Consequently, the VPD’s input stiffness is derived as

$$K_{in}{=\mathrm{C}}_{in}^{-1}={\left\{{\left[{\displaystyle \sum _{i=1}^2{T}_i^A{C}_i{\left(T_i^A\right)}^{\mathrm{T}}}\right]}^{-1}+{\left[{\displaystyle \sum _{j=3}^4{T}_j^A{C}_j{\left(T_j^A\right)}^{\mathrm{T}}}\right]}^{-1}\right\}}^{-1}+{\left({\mathrm{C}}_{C{C}_1{C}_2-765}^A\right)}^{-1}.$$

(15)

3.3. Amplification Ratio Determination

Larger operating stroke of the VPD is required for various circumstances. Therefore, amplification mechanisms such as the lever model are the most suitable choice. With its merits of fast response and large deformation range, the amplification structure is suitable for magnifying the small input displacements of piezoelectric ceramics. The motion accuracy of the VPD will be significantly disturbed if there is an integration of the lever arm deflection in addition to the hinge stretch effect. A model of the lever used in this analysis is shown in Figure 6. Assuming that elastic deformations are only generated at hinge 6, the link and flexure hinge 7 are rigid without elastic deformations when an input force F (the force of PZT) is exerted on point O₅. The relationship of the generalized forces that are generated by hinge 7 (output end of the lever) and hinge 6 can be expressed by

$$\left[\begin{array}{c}{M}_{6z}\\ F_{6y}\\ F_{6x}\end{array}\right]=\left[\begin{array}{ccc}1& l_3& -l_1\\ 0& 1& 0\\ 0& 0& 1\end{array}\right]\left[\begin{array}{c}{M}_{7z}\\ F_{7y}\\ F_{7x}\end{array}\right]+\left[\begin{array}{c}-l_2\\ 0\\ 1\end{array}\right]F$$

(16)

where l₁ and l₃ are the distances of the local coordinates O₆-xy and O₇-xy in the x- and y-directions, respectively. l₂ is the input length of the lever.

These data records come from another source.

`src/rtl/core/hri_pkg.sv`:
```
// hri_pkg: shared constants for the halton radical inverse block
// no dependencies; used by every file under rtl/core
`timescale 1ns / 1ps

package hri_pkg;

	// default widths of the index and of the fraction
	localparam int INDEX_BITS_DEF    = 32;
	localparam int FRACTION_BITS_DEF = 32;

	// base register
	localparam int         BASE_W     = 8;
	localparam logic [7:0] RADIX_RST  = 8'd2;
	localparam logic [7:0] RADIX_MIN  = 8'd2;

	// restoring division steps done per cycle in digit extraction
	localparam int DIV_STEPS = 4;

endpackage

```
`src/rtl/core/hri_front.sv`:
```
// hri_front: input stage; takes words from the input side and tags zero indexes
// depends on hri_pkg (defaults only); feeds hri_queue
`timescale 1ns / 1ps

module hri_front #(
	parameter int INDEX_BITS = hri_pkg::INDEX_BITS_DEF
) (
	input  logic                  clk,
	input  logic                  arst_n,
	input  logic                  push,
	output logic                  full,
	input  logic [INDEX_BITS-1:0] sample_index,
	input  logic                  q_full,
	output logic                  q_push,
	output logic [INDEX_BITS:0]   q_wdata
);

	logic                  valid_s1;
	logic                  zero_s1;
	logic [INDEX_BITS-1:0] index_s1;

	assign q_push  = valid_s1 && !q_full;
	assign full    = valid_s1 && q_full;
	assign q_wdata = {zero_s1, index_s1};

	always_ff @(posedge clk or negedge arst_n) begin
		if (!arst_n) begin
			valid_s1 <= 1'b0;
		end else if (push && !full) begin
			valid_s1 <= 1'b1;
		end else if (q_push) begin
			valid_s1 <= 1'b0;
		end
	end

	always_ff @(posedge clk) begin
		if (push && !full) begin
			index_s1 <= sample_index;
			zero_s1  <= (sample_index == '0);
		end
	end

endmodule

```
`src/rtl/core/hri_queue.sv`:
```
// hri_queue: two-entry word queue between the front and back parts
// depends on hri_pkg (defaults only)
`timescale 1ns / 1ps

module hri_queue #(
	parameter int WIDTH = hri_pkg::INDEX_BITS_DEF + 1
) (
	input  logic             clk,
	input  logic             arst_n,
	input  logic             wr_en,
	input  logic [WIDTH-1:0] wr_data,
	input  logic             rd_en,
	output logic [WIDTH-1:0] rd_data,
	output logic             q_empty,
	output logic             q_full
);

	logic [WIDTH-1:0] slot_q [2];
	logic             wr_ptr_q;
	logic             rd_ptr_q;
	logic [1:0]       count_q;

	assign q_empty = (count_q == 2'd0);
	assign q_full  = (count_q == 2'd2);
	assign rd_data = slot_q[rd_ptr_q];

	always_ff @(posedge clk or negedge arst_n) begin
		if (!arst_n) begin
			wr_ptr_q <= 1'b0;
			rd_ptr_q <= 1'b0;
			count_q  <= 2'd0;
		end else begin
			if (wr_en) begin
				wr_ptr_q <= !wr_ptr_q;
			end
			if (rd_en) begin
				rd_ptr_q <= !rd_ptr_q;
			end
			if (wr_en && !rd_en) begin
				count_q <= count_q + 2'd1;
			end else if (rd_en && !wr_en) begin
				count_q <= count_q - 2'd1;
			end
		end
	end

	always_ff @(posedge clk) begin
		if (wr_en) begin
			slot_q[wr_ptr_q] <= wr_data;
		end
	end

endmodule

```
`src/rtl/core/hri_back.sv`:
```
// hri_back: digit extraction, mirrored integer build and final fraction division
// depends on hri_pkg; reads words from hri_queue and holds the result register
`timescale 1ns / 1ps

module hri_back #(
	parameter int INDEX_BITS    = hri_pkg::INDEX_BITS_DEF,
	parameter int FRACTION_BITS = hri_pkg::FRACTION_BITS_DEF
) (
	input  logic                      clk,
	input  logic                      arst_n,
	input  logic [hri_pkg::BASE_W-1:0] base,
	input  logic                      q_empty,
	input  logic [INDEX_BITS:0]       q_rdata,
	output logic                      q_pop,
	output logic                      res_valid,
	output logic [FRACTION_BITS-1:0]  res_data,
	input  logic                      res_pop
);

	localparam int BW         = hri_pkg::BASE_W;
	localparam int STEPS      = hri_pkg::DIV_STEPS;
	localparam int DIV_CYCLES = (INDEX_BITS + STEPS - 1) / STEPS;
	localparam int DIV_W      = DIV_CYCLES * STEPS;
	localparam int POW_W      = INDEX_BITS + BW;
	localparam int CNT_MAX    = (FRACTION_BITS > DIV_CYCLES) ? FRACTION_BITS : DIV_CYCLES;
	localparam int CNT_W      = $clog2(CNT_MAX + 1);

	localparam logic [2:0] ST_IDLE = 3'd0;
	localparam logic [2:0] ST_DIV  = 3'd1;
	localparam logic [2:0] ST_ACC  = 3'd2;
	localparam logic [2:0] ST_FRAC = 3'd3;
	localparam logic [2:0] ST_DONE = 3'd4;

	logic [2:0]               state_q;
	logic [CNT_W-1:0]         cnt_q;
	logic [DIV_W-1:0]         quo_q;
	logic [BW-1:0]            rem_q;
	logic [POW_W-1:0]         m_q;
	logic [POW_W-1:0]         pow_q;
	logic [FRACTION_BITS-1:0] frac_q;
	logic                     res_valid_q;
	logic [FRACTION_BITS-1:0] res_q;

	logic [BW-1:0]      div_rem;
	logic [STEPS-1:0]   div_qbits;
	logic [POW_W-1:0]   m_next;
	logic [POW_W-1:0]   pow_next;
	logic [POW_W:0]     fr_shift;
	logic [POW_W:0]     fr_diff;
	logic               fr_ge;
	logic               res_load;

	assign q_pop     = (state_q == ST_IDLE) && !q_empty;
	assign res_load  = (state_q == ST_DONE) && (!res_valid_q || res_pop);
	assign res_valid = res_valid_q;
	assign res_data  = res_q;

	// DIV_STEPS restoring steps per cycle; remainder stays below the base
	always_comb begin
		logic [BW:0] r;
		r         = {1'b0, rem_q};
		div_qbits = '0;
		for (int i = 0; i < STEPS; i++) begin
			r = {r[BW-1:0], quo_q[DIV_W-1-i]};
			if (r >= {1'b0, base}) begin
				r = r - {1'b0, base};
				div_qbits[STEPS-1-i] = 1'b1;
			end
		end
		div_rem = r[BW-1:0];
	end

	// digits arrive least significant first, so m = m * b + d mirrors them
	assign m_next   = (m_q * {{(POW_W-BW){1'b0}}, base}) + {{(POW_W-BW){1'b0}}, rem_q};
	assign pow_next = pow_q * {{(POW_W-BW){1'b0}}, base};

	// m_q doubles as the remainder of m * 2^F / b^k
	assign fr_shift = {m_q, 1'b0};
	assign fr_ge    = (fr_shift >= {1'b0, pow_q});
	assign fr_diff  = fr_shift - {1'b0, pow_q};

	always_ff @(posedge clk or negedge arst_n) begin
		if (!arst_n) begin
			state_q     <= ST_IDLE;
			cnt_q       <= '0;
			res_valid_q <= 1'b0;
		end else begin
			if (res_load) begin
				res_valid_q <= 1'b1;
			end else if (res_pop) begin
				res_valid_q <= 1'b0;
			end
			case (state_q)
				ST_IDLE: begin
					cnt_q <= '0;
					if (!q_empty) begin
						state_q <= q_rdata[INDEX_BITS] ? ST_DONE : ST_DIV;
					end
				end
				ST_DIV: begin
					if (cnt_q == CNT_W'(DIV_CYCLES - 1)) begin
						cnt_q   <= '0;
						state_q <= ST_ACC;
					end else begin
						cnt_q <= cnt_q + CNT_W'(1);
					end
				end
				ST_ACC: begin
					cnt_q   <= '0;
					state_q <= (quo_q == '0) ? ST_FRAC : ST_DIV;
				end
				ST_FRAC: begin
					if (cnt_q == CNT_W'(FRACTION_BITS - 1)) begin
						cnt_q   <= '0;
						state_q <= ST_DONE;
					end else begin
						cnt_q <= cnt_q + CNT_W'(1);
					end
				end
				ST_DONE: begin
					if (res_load) begin
						state_q <= ST_IDLE;
					end
				end
				default: begin
					state_q <= ST_IDLE;
				end
			endcase
		end
	end

	always_ff @(posedge clk) begin
		if (res_load) begin
			res_q <= frac_q;
		end
		case (state_q)
			ST_IDLE: begin
				quo_q  <= DIV_W'(q_rdata[INDEX_BITS-1:0]);
				rem_q  <= '0;
				m_q    <= '0;
				pow_q  <= POW_W'(1);
				frac_q <= '0;
			end
			ST_DIV: begin
				quo_q <= {quo_q[DIV_W-STEPS-1:0], div_qbits};
				rem_q <= div_rem;
			end
			ST_ACC: begin
				m_q   <= m_next;
				pow_q <= pow_next;
				rem_q <= '0;
			end
			ST_FRAC: begin
				m_q    <= fr_ge ? fr_diff[POW_W-1:0] : fr_shift[POW_W-1:0];
				frac_q <= {frac_q[FRACTION_BITS-2:0], fr_ge};
			end
			default: begin
			end
		endcase
	end

endmodule

```
`src/rtl/core/halton_radical_inverse.sv`:
```
// halton radical inverse: an accepted index passes through the input stage and the queue to
// the back part, which extracts its base digits (index zero skips straight to the result);
// the back part holds one word at a time, the input stage and queue taking further words meanwhile.
// the digit loop runs four restoring division steps a cycle, then one multiply-accumulate
// step per digit; the final division yields one fraction bit a cycle. reset (arst_n low,
`timescale 1ns / 1ps
// asynchronous) empties the input stage, the queue and the result register and sets the stored base to 2

module halton_radical_inverse #(
	parameter int INDEX_BITS    = hri_pkg::INDEX_BITS_DEF,
	parameter int FRACTION_BITS = hri_pkg::FRACTION_BITS_DEF
) (
	input  logic                       clk,
	input  logic                       arst_n,
	input  logic                       push,
	output logic                       full,
	input  logic [INDEX_BITS-1:0]      sample_index,
	output logic                       empty,
	input  logic                       pop,
	output logic [FRACTION_BITS-1:0]   fraction_value,
	input  logic                       cfg_valid,
	output logic                       cfg_ready,
	input  logic [hri_pkg::BASE_W-1:0] radix_base
);

	logic [hri_pkg::BASE_W-1:0] radix_q;
	logic                       q_push;
	logic [INDEX_BITS:0]        q_wdata;
	logic                       q_pop;
	logic [INDEX_BITS:0]        q_rdata;
	logic                       q_empty;
	logic                       q_full;
	logic                       res_valid;

	assign cfg_ready = 1'b1;
	assign empty     = !res_valid;

	// bases below two behave as base two
	always_ff @(posedge clk or negedge arst_n) begin
		if (!arst_n) begin
			radix_q <= hri_pkg::RADIX_RST;
		end else if (cfg_valid && cfg_ready) begin
			radix_q <= (radix_base < hri_pkg::RADIX_MIN) ? hri_pkg::RADIX_MIN : radix_base;
		end
	end

	hri_front #(
		.INDEX_BITS(INDEX_BITS)
	) u_front (
		.clk         (clk),
		.arst_n      (arst_n),
		.push        (push),
		.full        (full),
		.sample_index(sample_index),
		.q_full      (q_full),
		.q_push      (q_push),
		.q_wdata     (q_wdata)
	);

	hri_queue #(
		.WIDTH(INDEX_BITS + 1)
	) u_queue (
		.clk    (clk),
		.arst_n (arst_n),
		.wr_en  (q_push),
		.wr_data(q_wdata),
		.rd_en  (q_pop),
		.rd_data(q_rdata),
		.q_empty(q_empty),
		.q_full (q_full)
	);

	hri_back #(
		.INDEX_BITS   (INDEX_BITS),
		.FRACTION_BITS(FRACTION_BITS)
	) u_back (
		.clk      (clk),
		.arst_n   (arst_n),
		.base     (radix_q),
		.q_empty  (q_empty),
		.q_rdata  (q_rdata),
		.q_pop    (q_pop),
		.res_valid(res_valid),
		.res_data (fraction_value),
		.res_pop  (pop)
	);

endmodule

```
`config.mk`:
```
export PLATFORM = sky130hd
export DESIGN_NAME = halton_radical_inverse
export DESIGN_NICKNAME = d
export VERILOG_FILES = /design/src/rtl/core/hri_pkg.sv /design/src/rtl/core/hri_front.sv /design/src/rtl/core/hri_queue.sv /design/src/rtl/core/hri_back.sv /design/src/rtl/core/halton_radical_inverse.sv
export SDC_FILE = /design/constraint.sdc
export NUM_CORES = 2
export LEC_CHECK = 0
export ABC_AREA = 0
export BUFFER_PORTS_ARGS = -buffer_cell sky130_fd_sc_hd__clkbuf_2
export CORE_ASPECT_RATIO = 0.5
export CORE_MARGIN = 10
export CORE_UTILIZATION = 45
export CTS_CLUSTER_SIZE = 16
export DETAILED_ROUTE_END_ITERATION = 10
export SETUP_SLACK_MARGIN = 0.3
export SLEW_MARGIN = 20
export SYNTH_ARGS = -nofsm -noshare
export SYNTH_HDL_FRONTEND = slang
export SYNTH_SLANG_ARGS = --single-unit
```
`constraint.sdc`:
```
create_clock -name clk -period 11 [get_ports clk]
set_input_delay 1.65 -clock clk [delete_from_list [all_inputs] [get_ports clk]]
set_output_delay 1.65 -clock clk [all_outputs]
set_load 0.02 [all_outputs]
```
==> results by group <==
Run status
  – Status: finished, final reports clean

Placed design
  – GP Congestion: 0.908
  – Placed insts: 4304
  – HPWL Detailed: 65000 µm
  – Post-DP Area: 34100 µm²
  – Count of port buffers added during placement: 78

Job
  – Max_cap viols: 0

Die
  – Core ar.: 71500 µm²
  – Die area: 84500 µm²
  – Initial Util: 45.8%
  – Std cell rows: 69
  – IO Pins: 80
  – Die span in y: 211 µm
  – Die W: 401 µm

Final layout
  – Post-Layout Cell Count: 4365
  – Share of post-route cells with drive strength above 1: 6.55%
  – Fin nets: 4050
  – Diodes inserted: 0
  – Design area: 35100 µm²
  – Area Growth Syn to Fin: 7.43%

CTS
  – TritonCTS clock tree: built
  – Number of clock sinks: 306
  – CTS root buffer: clkbuf_16
  – CTS buffer count: 30
  – CTS HTree Levels: 1
  – CTS Buffer Depth: 3
  – Worst skew pair latency: 620 ps
  – Clock transition at path regs: 70 ps

Worst setup path
  – R2R Setup Slk: 1530 ps
  – CP Class: reg -> reg
  – Crit Path Max Fanout: 32
  – CP dominant cell by count: o21ai_0
  – Startpoint Class: flip-flop
  – CP Capture Type: flip-flop
  – Crit path largest cell delay: 820 ps
  – CP max stage cell: dfrtp_2
  – Worst reg2reg path startpoint: radix_q[5]
  – Critical Path RT: 11370 ps
  – Reg2reg path depth: 37
  – Worst reg2reg endpoint: u_back.rem_q[0]
  – Arrival time worst endpoint: 9840 ps

Global routing
  – First-pass GRT wire length: 138000 µm
  – Initial antenna violation count: 0
  – Vias in the first global route: 25000
  – Tot GR Track Use: 20.2%
  – Largest net degree at the start of global routing: 61
  – GRT Residual Overflow: 0

Route
  – Routed WL per cell: 19.5 µm
  – WL final: 85100 µm
  – TritonRoute pass-1 iters: 5
  – Initial drt markers: 1594
  – Via density: 5.44
  – Total number of vias: 23800
  – Antenna Nets Post-Route: 0
  – Drt drc: 0

Synthesis
  – Syn nets: 4029
  – Synthesis-stage register bit count: 306
  – Area fraction of the dominant cell type after synthesis: 26.0%
  – Syn Inst Count: 3362
  – Sequential fraction of the synthesis area: 27.7%
  – Post-synth cell types: 89
  – EDFF count, synth: 283
  – Mean Syn Cell Area: 9.73 µm²
  – Yosys top cell by area: edfxtp_1
  – Async SR Flop Fraction: 7.52%
  – Mapped cell area: 32700 µm²
  – Yosys warning count: 0
  – Cells taking the most area after synthesis: edfxtp_1 26%, fa_1 26%, ha_1 7.7%
  – Synth Flop Type: edfxtp_1

Timing
  – Total negative setup slack: 0 ps
  – Hold WS: 440 ps
  – Worst Tran Pin Value: 858 ps
  – Max Clock Freq: 0.106 GHz
  – Max Slew Vio Count: 0
  – Final setup viols: 0
  – Unrepaired setup endpoints after global routing: no
  – Final hold viol count: 0
  – Tcrit/Tclk final: 86.1%
  – Clock skew: 28.6 ps
  – Min Tclk post-route: 9470 ps
  – Slew headroom: 41.3%

Min path
  – Tightest Hold Check Type: reg -> reg
  – Min-delay src: u_back.frac_q[21]
  – Hold Path End: u_back.res_data[21]
  – Hold path cells: 0
[cell type report]
cell class              instances  area [µm²]
clock inverters                12         188
multi-input cells            2439       21400
inverters                     493        1850
well taps                     958        1200
clock buffers                  44         823
fillers                      6747       36300
repair buffers                113         653
flip-flops and latches        306        9080
[worst max-delay path: cells and delay by family (launching register included)]
family | cells | cell delay [ps]
flip-flops | 1 | 820
AND/OR/NAND/NOR | 9 | 1350
multiplexers | 3 | 1150
buffers and inverters | 4 | 740
AO/OA/AOI/OAI | 17 | 3900
adder cells (fa/ha/maj) | 4 | 1250
[flip-flops by register name (all words and copies together), names as in the netlist, 2 cells and up]
signal / cells
u_queue.count_q: 2
u_back.quo_q: 32
u_queue.slot_q: 66
u_back.rem_q: 8
u_front.index_s1: 32
radix_q: 8
u_back.res_data: 32
u_back.m_q: 40
u_back.state_q: 3
u_back.pow_q: 40
u_back.cnt_q: 6
u_back.frac_q: 32
[kinds of logic (layout without fill, tap and decap cells)]
logic type / Yosys count / count (layout) / share of synthesized area (%)
and+or+nand+nor: 1100 / 1100 / 15.7
adders and majority gates: 622 / 622 / 33.4
buffers and inverters: 617 / 662 / 7.14
AOI/OAI and AO/OA: 504 / 504 / 9.89
DFF: 306 / 306 / 27.7
xor gates and xnor gates: 141 / 141 / 3.77
muxes: 71 / 71 / 2.29
other: 1 / 1 / 0.0115
[worst max-delay path by stage]
stage | startpoint | end | slack [ps] | cells past startpoint
6_report | radix_q[5] | u_back.rem_q[0] | 1530 | 37
5_1_grt | radix_q[5] | u_back.rem_q[0] | 700 | 37
4_1_cts | radix_q[5] | u_back.rem_q[0] | 830 | 36
3_5_place_dp | radix_q[5] | u_back.rem_q[0] | 880 | 36
3_3_place_gp | radix_q[5] | u_back.rem_q[0] | 890 | 36
2_1_floorplan | radix_q[1] | u_back.rem_q[0] | 2860 | 39
[what timing repair did]
action / in CTS / in global routing
buffers inserted: 0 / 5
setup endpoints to repair: 0 / 9
hold buffers: 0 / 0
gates resized for setup: 0 / 1
[layer usage]
metal	routed length, µm	global-route usage [%]	share of wire, %
met2	40000	34.2	47
met4	2210	5.04	2.6
met3	4530	3.18	5.3
met5	0	0	0
met1	38400	27.1	45
[synth_stat cells, types with 8 or more instances]
master	number
inv_1	490
nand2_1	441
fa_1	420
edfxtp_1	283
nor2_1	247
and2_1	204
ha_1	202
o21ai_0	132
a21oi_1	118
clkbuf_1	110
xnor2_1	82
a21o_1	59
xor2_1	59
mux2i_1	55
nand3_1	31
nor3_1	29
nor2b_1	28
o22ai_1	23
dfrtp_1	22
nand4_1	22
o21a_1	22
nor4_1	21
and3_1	19
a211oi_1	16
a31oi_1	16
nand2b_1	16
o211ai_1	16
o21bai_1	14
mux2_2	13
or2_2	12
o21ai_1	9
or3_1	8
[through the flow]
stage	setup slack (ps)	utilization (%)
2_1_floorplan	2860	-
3_3_place_gp	894	47.7
3_5_place_dp	882	47.7
4_1_cts	832	49.1
5_1_grt	702	49.2
6_report	1530	49.2
[cell usage in the layout, fill, tap and decap left out, types with 59 or more instances in the layout]
cell type | Yosys | routed
inv_1 | 490 | 489
nand2_1 | 441 | 440
fa_1 | 420 | 420
edfxtp_1 | 283 | 283
nor2_1 | 247 | 244
and2_1 | 204 | 203
ha_1 | 202 | 202
o21ai_0 | 132 | 132
a21oi_1 | 118 | 117
xnor2_1 | 82 | 82
clkbuf_2 | 0 | 78
xor2_1 | 59 | 59
a21o_1 | 59 | 59
Power is not shown: default switching activity piles up to over one toggle a cycle in this logic, so the estimate is an artifact.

By defining the force on point O₆ of hinge $F_6={[\begin{array}{ccc}{M}_{6z}& F_{6y}& F_{6x}\end{array}]}^T$ and the related displacement in local coordinate O₆-xy as $D_6={[\begin{array}{ccc}{\theta }_{6\mathrm{z}}& u_{6y}& u_{6x}\end{array}]}^T$, the following equation is derived based on Hook’s law

$$\left[\begin{array}{c}{\theta }_{6z}\\ u_{6y}\\ u_{6x}\end{array}\right]=\left[\begin{array}{ccc}{C}_{{\theta }_z-M_z}& C_{{\theta }_z-F_y}& 0\\ C_{y-M_z}& C_{y-M_z}& 0\\ 0& 0& 1\end{array}\right]\left[\begin{array}{c}{M}_{6z}\\ F_{6y}\\ F_{6x}\end{array}\right].$$

(17)

From Equations (16) and (17):

$$\left[\begin{array}{c}{\theta }_{6z}\\ u_{6y}\\ u_{6x}\end{array}\right]=\left[\begin{array}{ccc}{C}_{{\theta }_z-M_z}& C_{{\theta }_z-M_z}{l}_3{+\mathrm{C}}_{{\theta }_z-F_y}& -C_{{\theta }_z-M_z}{l}_1\\ C_{y-M_z}& C_{y-M_z}{l}_3+C_{y-F_y}& -C_{y-M_z}{l}_1\\ 0& 0& C_{x-F_x}\end{array}\right]\left[\begin{array}{c}{M}_{7z}\\ F_{7y}\\ F_{7x}\end{array}\right]+\left[\begin{array}{c}-C_{{\theta }_z-M_z}{l}_{2}F\\ -C_{y-M_z}{l}_{2}F\\ C_{x-F_x}F\end{array}\right]$$

(18)

Since flexure hinge 6 serves as a pivot, the amplification effect at the end of the lever should be considered. The output motion of flexure hinge 7 caused by flexure hinge 6 can be obtained as

$$\left[\begin{array}{c}{M}_{7z}\\ F_{7y}\\ F_{7x}\end{array}\right]=\left[\begin{array}{ccc}1& 0& 0\\ l_3& 1& 0\\ l_1& 0& 1\end{array}\right]\left[\begin{array}{c}{\theta }_{6z}\\ u_{6y}\\ u_{6x}\end{array}\right].$$

(19)

Substituting Equation (18) into (19), we obtain the following compliance matrix of the lever output end

$$C_7=\left[\begin{array}{ccc}\frac{\partial {\theta }_{7z}}{\partial {\mathrm{M}}_{7z}}& \frac{\partial {\theta }_{7z}}{\partial {\mathrm{F}}_{7\mathrm{y}}}& \frac{\partial {\theta }_{7z}}{\partial {\mathrm{F}}_{7\mathrm{x}}}\\ \frac{\partial u_{7y}}{\partial {\mathrm{M}}_{7z}}& \frac{\partial u_{7y}}{\partial {\mathrm{F}}_{7\mathrm{y}}}& \frac{\partial u_{7y}}{\partial {\mathrm{F}}_{7\mathrm{x}}}\\ \frac{\partial u_{7x}}{\partial {\mathrm{M}}_{7z}}& \frac{\partial u_{7x}}{\partial {\mathrm{F}}_{7\mathrm{y}}}& \frac{\partial u_{7x}}{\partial {\mathrm{F}}_{7\mathrm{x}}}\end{array}\right].$$

(20)

The input motion is generated by the PZT force in its local coordinate A-xy in the y-direction, which can be generated by

$$y_{in}=F\cdot C_{in(22)}$$

(21)

where parameter $C_{in}\left(2,2\right)$ is a compliance factor of matrix C_in. From the above, the VPD’s amplification ratio can be obtained as

$$Ramp=\partial u_{7x}/\left[\partial F_{7x}\cdot C_{in(22)}\right]$$

(22)

The amplification ratio partially determines the stroke of the VPD.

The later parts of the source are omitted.